Final year Chinese university student Li Teng knows finding a job during the global economic crisis will be tough. Yet he shakes his head at the thought of taking to the streets to protest.
“I think the government is working hard to fix the economy,” the fashionably dressed history major said. “Besides, this is not a problem which started in China. I have confidence.”
How things change.
Two decades ago, China’s youth were at the forefront of a movement to bring democracy to the world’s most populous nation in demonstrations bloodily put down around Beijing’s central Tiananmen Square on June 4, 1989.
Today, after years of breakneck economic growth, the young are more pro-government, more suspicious of the West and genuinely proud of China’s achievements, such as the Beijing Olympics, making a repeat of June 4 unlikely.
The China of 20 years ago, where the chaos of the Cultural Revolution was still fresh in many people’s minds, is also very different from the China of today, with its shining skyscrapers, bustling malls and expanding middle class.
“One good thing about young people today is that they are luckier than in the past,” said Bao Tong (鮑彤), a former senior official purged after the 1989 demonstrations.
“My son and daughter grew up in difficult circumstances, with rationed food ... They didn’t have enough nutrition,” he said in a recent interview. “Now, there are no grains coupons, no meat coupons.”
That is a sentiment postgraduate student Zhang Haiping understands.
“In that era, people were very idealistic. But students have changed since then,” Zhang said. “China has changed, whether you’re talking about reforms or the economy.”
The potential for unrest among a disaffected youth has not gone away, though, thanks to the global economic crisis.
More than 6 million university students will try to enter China’s workforce this year. Up to a quarter could have difficulty finding jobs, the Chinese Academy of Social Sciences said in December, as the economy slows.
Many are already getting desperate.
The Yangtse Evening Post reported earlier this month that in the relatively affluent eastern province of Jiangsu, 46 university graduates had applied for jobs as public toilet attendants, such was the state of the labor market.

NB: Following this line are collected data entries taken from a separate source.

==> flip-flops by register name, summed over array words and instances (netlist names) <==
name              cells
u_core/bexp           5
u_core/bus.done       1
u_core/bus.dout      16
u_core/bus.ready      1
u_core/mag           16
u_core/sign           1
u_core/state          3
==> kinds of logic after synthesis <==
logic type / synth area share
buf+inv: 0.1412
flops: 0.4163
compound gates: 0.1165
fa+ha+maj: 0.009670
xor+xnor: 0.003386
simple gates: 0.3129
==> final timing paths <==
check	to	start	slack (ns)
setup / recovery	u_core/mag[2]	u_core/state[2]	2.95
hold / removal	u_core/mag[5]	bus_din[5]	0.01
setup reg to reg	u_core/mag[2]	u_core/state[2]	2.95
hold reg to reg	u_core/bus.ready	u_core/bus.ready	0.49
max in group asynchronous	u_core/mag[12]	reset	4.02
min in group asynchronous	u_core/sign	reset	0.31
<file path="config.mk">
export PLATFORM = sky130hd
export DESIGN_NAME = uart_tx
export DESIGN_NICKNAME = d
export VERILOG_FILES = /design/src/rtl/uart_tx.sv
export SDC_FILE = /design/constraint.sdc
export NUM_CORES = 1
export LEC_CHECK = 0
export CAP_MARGIN = 0
export CORE_MARGIN = 3
export CORE_UTILIZATION = 50
export DETAILED_ROUTE_END_ITERATION = 16
export MAX_ROUTING_LAYER = met4
export PLACE_DENSITY_LB_ADDON = 0.15
export REMOVE_ABC_BUFFERS = 1
export SLEW_MARGIN = 20
export SYNTH_ARGS = -nofsm -noshare
export SYNTH_HDL_FRONTEND = slang
export SYNTH_SLANG_ARGS = --single-unit
</file>
<file path="constraint.sdc">
create_clock -name sck -period 1.6 [get_ports sck]
set_input_delay 0.32 -clock sck [delete_from_list [all_inputs] [get_ports sck]]
set_output_delay 0.32 -clock sck [all_outputs]
set_load 0.005 [all_outputs]
</file>
<file path="src/rtl/uart_tx.sv">
// UART transmitter: takes a word over valid/ready and shifts it out on tx as
// start bit, DATA_BITS data bits LSB first, optional parity bit and
// STOP_BITS stop bits. Bit timing comes from an internal divider on sck.
module uart_tx #(
  parameter int CLK_DIV   = 434,
  parameter int DATA_BITS = 8,
  parameter int PARITY    = 0,
  parameter int STOP_BITS = 1
) (
  input  logic                 sck,
  input  logic                 reset,
  input  logic [DATA_BITS-1:0] data,
  input  logic                 valid,
  output logic                 ready,
  output logic                 tx,
  output logic                 busy
);

  localparam int              DIV_W     = (CLK_DIV > 2) ? $clog2(CLK_DIV) : 1;
  localparam logic [DIV_W-1:0] DIV_LAST  = DIV_W'(CLK_DIV - 1);
  localparam logic [2:0]       DBIT_LAST = 3'(DATA_BITS - 1);
  localparam logic [2:0]       SBIT_LAST = 3'(STOP_BITS - 1);

  typedef enum logic [2:0] {
    S_IDLE   = 3'd0,
    S_START  = 3'd1,
    S_DATA   = 3'd2,
    S_PARITY = 3'd3,
    S_STOP   = 3'd4
  } state_t;

  state_t               r_state;
  logic [DIV_W-1:0]     r_div;
  logic [2:0]           r_bit_idx;
  logic [DATA_BITS-1:0] r_shift;
  logic                 r_par;
  logic                 r_tx;
  logic                 r_busy;
  logic                 w_bit_end;

  // Last cycle of the current serial bit.
  assign w_bit_end = (r_div == DIV_LAST);

  // Accepting only in IDLE keeps data changes from touching a frame in flight.
  assign ready = (r_state == S_IDLE) & ~reset;
  assign tx    = r_tx;
  assign busy  = r_busy;

  // Frame sequencer: divider, bit index, shifter and registered line outputs.
  always_ff @(posedge sck) begin
    if (reset) begin
      r_state   <= S_IDLE;
      r_div     <= '0;
      r_bit_idx <= '0;
      r_shift   <= '0;
      r_par     <= 1'b0;
      r_tx      <= 1'b1;
      r_busy    <= 1'b0;
    end else begin
      case (r_state)
        S_IDLE: begin
          r_tx      <= 1'b1;
          r_div     <= '0;
          r_bit_idx <= '0;
          if (valid) begin
            // Parity is fixed at accept so later shifting cannot disturb it.
            r_shift <= data;
            r_par   <= (^data) ^ (PARITY == 2);
            r_tx    <= 1'b0;
            r_busy  <= 1'b1;
            r_state <= S_START;
          end
        end
        S_START: begin
          if (w_bit_end) begin
            r_div     <= '0;
            r_bit_idx <= '0;
            r_tx      <= r_shift[0];
            r_shift   <= r_shift >> 1;
            r_state   <= S_DATA;
          end else begin
            r_div <= r_div + 1'b1;
          end
        end
        S_DATA: begin
          if (w_bit_end) begin
            r_div <= '0;
            if (r_bit_idx == DBIT_LAST) begin
              r_bit_idx <= '0;
              if (PARITY != 0) begin
                r_tx    <= r_par;
                r_state <= S_PARITY;
              end else begin
                r_tx    <= 1'b1;
                r_state <= S_STOP;
              end
            end else begin
              r_bit_idx <= r_bit_idx + 1'b1;
              r_tx      <= r_shift[0];
              r_shift   <= r_shift >> 1;
            end
          end else begin
            r_div <= r_div + 1'b1;
          end
        end
        S_PARITY: begin
          if (w_bit_end) begin
            r_div     <= '0;
            r_bit_idx <= '0;
            r_tx      <= 1'b1;
            r_state   <= S_STOP;
          end else begin
            r_div <= r_div + 1'b1;
          end
        end
        S_STOP: begin
          // Bit index counts stop bits here; divider still restarts per bit.
          if (w_bit_end) begin
            r_div <= '0;
            if (r_bit_idx == SBIT_LAST) begin
              r_bit_idx <= '0;
              r_busy    <= 1'b0;
              r_state   <= S_IDLE;
            end else begin
              r_bit_idx <= r_bit_idx + 1'b1;
            end
          end else begin
            r_div <= r_div + 1'b1;
          end
        end
        default: begin
          r_state   <= S_IDLE;
          r_div     <= '0;
          r_bit_idx <= '0;
          r_tx      <= 1'b1;
          r_busy    <= 1'b0;
        end
      endcase
    end
  end

endmodule

</file>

“Better to be a ‘toilet master’ than unemployed at home,” it cited one of the applicants as saying.
China’s stability-obsessed government has reacted fast to the economic crisis, unveiling a 4 trillion yuan (US$585 billion) stimulus package and trying hard to find work for graduates, even as village officials in China’s rural heartland.
“In the short term, it’s probably something the government will be able to cope with because they are doing quite a lot to find places for these people as they’re worried about having large numbers of unemployed graduates,” said Rana Mitter, Chinese politics lecturer at Oxford University. “I think over the longer term they will be worried that urban youth in particular have grown up with much greater expectations of what they can have.”
Other students say politics simply does not interest them.
“I’m interested in charity work and the like, but not at all in politics,” said Jiang Yun, a first-year medical student at the prestigious Peking University. “I may pay attention to it, but I won’t get involved. I don’t really have any opinions either way.”